Bereits kurze Zeit nach der Ankunft Bruder Engelberts in Damaskus kam es immer wieder zu Spannungen zwischen der christlichen Minderheit und muslimischen Gruppen, vor allem den Drusen, einer gewaltbereiten muslimischen Sekte. Bereits 1858 entging der Franziskanerpater nur knapp einem Anschlag. Im Juli 1860 kam es schließlich zu einer großen Christenverfolgung in Damaskus, der auch Bruder Engelbert und seine Mitbrüder im Pauluskloster zum Opfer fielen. Die Brüder hörten das Wüten in der Stadt, blieben aber im Kloster, da sie sich hinter den Klostermauern sicher glaubten. Ein Verräter, der früher einmal im Kloster gearbeitet hatte, zeigte den Mördern einen geheimen Zugang zum Klosterbezirk. Drei maronitische Christen, die sich ebenfalls im Kloster befanden, waren die ersten Opfer der Horde, anschließend brachten sie sieben Franziskanerpatres um. Sowohl die Laien als auch die Ordensleute hatten in Gegenwart ihrer Mörder standhaft ihren Glauben bekannt. Der jugendliche Engelbert hatte noch versucht über die benachbarten Hausdächer zu fliehen und sich in Sicherheit zu bringen. Ein Frau, ein Beichtkind von „Abouna Malak“, hatte ihm einen weißen Mantel zur Tarnung gegeben, doch dieser war zu kurz und das braune Ordenskleid und die nackten Füße in den Sandalen verrieten Engelbert, als seine Verfolgen ihn einholten. Von rund zwanzig Häschern umringt, fragte er einen: „Freund, was habe ich dir getan?“ Dieser gab erstaunt zur Antwort: „Nichts, aber du bist Christ!“ Zeugen berichten, dass Bruder Engelbert treu zu seinem Glauben stand und im Angesicht des Todes bezeugte: „Ich bin ein Christ, ich bleibe ein Christ.

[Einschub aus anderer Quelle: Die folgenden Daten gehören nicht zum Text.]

**config.mk**
```make
export PLATFORM = sky130hd
export DESIGN_NAME = tmr_fault_manager
export DESIGN_NICKNAME = d
export VERILOG_FILES = /design/src/rtl/tmr_pkg.sv /design/src/rtl/tmr_cycle_counter.sv /design/src/rtl/tmr_fault_manager.sv
export SDC_FILE = /design/constraint.sdc
export NUM_CORES = 1
export LEC_CHECK = 0
export BUFFER_PORTS_ARGS = -buffer_cell sky130_fd_sc_hd__buf_2
export CORE_UTILIZATION = 57
export DETAILED_ROUTE_END_ITERATION = 10
export MAX_ROUTING_LAYER = met4
export PLACE_DENSITY = 0.81
export SLEW_MARGIN = 20
export SYNTH_ARGS = -nofsm -noshare
export SYNTH_HDL_FRONTEND = slang
export SYNTH_SLANG_ARGS = --single-unit
```
**constraint.sdc**
```tcl
create_clock -name clk -period 3.28 [get_ports clk]
set_input_delay 0.984 -clock clk [delete_from_list [all_inputs] [get_ports clk]]
set_output_delay 0.984 -clock clk [all_outputs]
set_load 0.01 [all_outputs]
```
**config.mk**
```make
export PLATFORM = sky130hd
export DESIGN_NAME = axis_decimator
export DESIGN_NICKNAME = d
export VERILOG_FILES = /design/src/rtl/axis_decimator.sv
export SDC_FILE = /design/constraint.sdc
export NUM_CORES = 1
export LEC_CHECK = 0
export BUFFER_PORTS_ARGS = -buffer_cell sky130_fd_sc_hd__clkbuf_2
export CAP_MARGIN = 15
export CORE_MARGIN = 1.5
export CORE_UTILIZATION = 58
export DETAILED_ROUTE_END_ITERATION = 8
export GPL_TIMING_DRIVEN = 0
export PLACE_DENSITY = 0.95
export SLEW_MARGIN = 0
export SYNTH_ARGS = -nofsm -noshare
export SYNTH_HDL_FRONTEND = slang
export SYNTH_SLANG_ARGS = --single-unit
export TNS_END_PERCENT = 10
```
**constraint.sdc**
```tcl
create_clock -name aclk -period 8.43 [get_ports aclk]
set_clock_uncertainty 0.15 [all_clocks]
set_input_delay 0.4215 -clock aclk [delete_from_list [all_inputs] [get_ports aclk]]
set_output_delay 0.4215 -clock aclk [all_outputs]
set_load 0.05 [all_outputs]
```
**src/rtl/axis_decimator.sv**
```systemverilog
// AXI-Stream decimator: forwards the first beat of every group of N accepted
// input beats and discards the rest. A single output register holds the
// forwarded sample, with no skid buffer. Rates 0 and 1 both mean pass-through.
module axis_decimator #(
  parameter int unsigned BUS_WIDTH  = 2,
  parameter int unsigned RATE_WIDTH = 8
) (
  input  logic                    aclk,
  input  logic                    arstn,
  input  logic [RATE_WIDTH-1:0]   rate,
  input  logic [BUS_WIDTH*8-1:0]  s_axis_tdata,
  input  logic                    s_axis_tvalid,
  output logic                    s_axis_tready,
  output logic [BUS_WIDTH*8-1:0]  m_axis_tdata,
  output logic                    m_axis_tvalid,
  input  logic                    m_axis_tready
);

  localparam int unsigned DATA_W = BUS_WIDTH * 8;

  logic [RATE_WIDTH-1:0] phase_q, phase_d;
  logic [RATE_WIDTH-1:0] n_q, n_d;
  logic [DATA_W-1:0]     m_data_q, m_data_d;
  logic                  m_valid_q, m_valid_d;
  logic                  run_q, run_d;

  logic [RATE_WIDTH-1:0] rate_norm;
  logic [RATE_WIDTH-1:0] n_eff;
  logic                  s_ready;
  logic                  accept;
  logic                  fwd;

  // Handshake decode: group length in force, ready, and which beat is forwarded
  always_comb begin
    rate_norm = (rate == '0) ? RATE_WIDTH'(1) : rate;
    // The beat at phase 0 opens a new group, so it uses the live rate input
    // (the value being latched now); later beats use the latched length.
    n_eff     = (phase_q == '0) ? rate_norm : n_q;
    // run_q holds ready low through reset without putting the async reset
    // net into combinational logic.
    s_ready   = run_q & ((phase_q != '0) | ~m_valid_q | m_axis_tready);
    accept    = s_axis_tvalid & s_ready;
    fwd       = accept & (phase_q == '0);
  end

  // Next-state: phase counter, group length latch and output register
  always_comb begin
    run_d    = 1'b1;
    phase_d  = phase_q;
    n_d      = n_q;
    m_data_d = m_data_q;
    m_valid_d = m_valid_q;

    if (accept) begin
      if (phase_q == n_eff - RATE_WIDTH'(1)) begin
        phase_d = '0;
      end else begin
        phase_d = phase_q + RATE_WIDTH'(1);
      end
    end

    if (fwd) begin
      n_d       = rate_norm;
      m_data_d  = s_axis_tdata;
      m_valid_d = 1'b1;
    end else if (m_valid_q && m_axis_tready) begin
      m_valid_d = 1'b0;
    end
  end

  // State registers, cleared asynchronously
  always_ff @(posedge aclk or negedge arstn) begin
    if (!arstn) begin
      run_q     <= 1'b0;
      phase_q   <= '0;
      n_q       <= RATE_WIDTH'(1);
      m_data_q  <= '0;
      m_valid_q <= 1'b0;
    end else begin
      run_q     <= run_d;
      phase_q   <= phase_d;
      n_q       <= n_d;
      m_data_q  <= m_data_d;
      m_valid_q <= m_valid_d;
    end
  end

  assign s_axis_tready = s_ready;
  assign m_axis_tdata  = m_data_q;
  assign m_axis_tvalid = m_valid_q;

endmodule

```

Noch mehr, ich bin ein Diener Christi, Priester der katholischen Gemeinde hier.“ Dann bekreuzigte er sich. Daraufhin traf ihn Hieb mit der Doppelaxt. Als er auch weiteren Aufforderungen, dem Glauben abzuschwören, widerstand, traf ihn schließlich ein tödlicher Axthieb. Er starb kurz nach Mitternacht am 10. Juli 1860 im Alter von 33 Jahren, und durfte darin seinem geliebten Heiland ähnlich sein.
Am 10. Oktober 1926 wurde Bruder Engelbert gemeinsam mit den anderen zehn Märtyrern des Paulusklosters in Rom seliggesprochen. Der 10. Juli ist ein gebotener Gedenktag in der Erzdiözese Salzburg. Im Jahr 1986 wurde er zum zweiten Pfarrpatron seiner Heimatpfarre Zell am Ziller erhoben.
Seine Lebensgeschichte legt den seligen Engelbert besonders als Patron der Schüler mit Lernschwierigkeiten, aber auch für die Ökumene und den Dialog mit dem Islam nahe.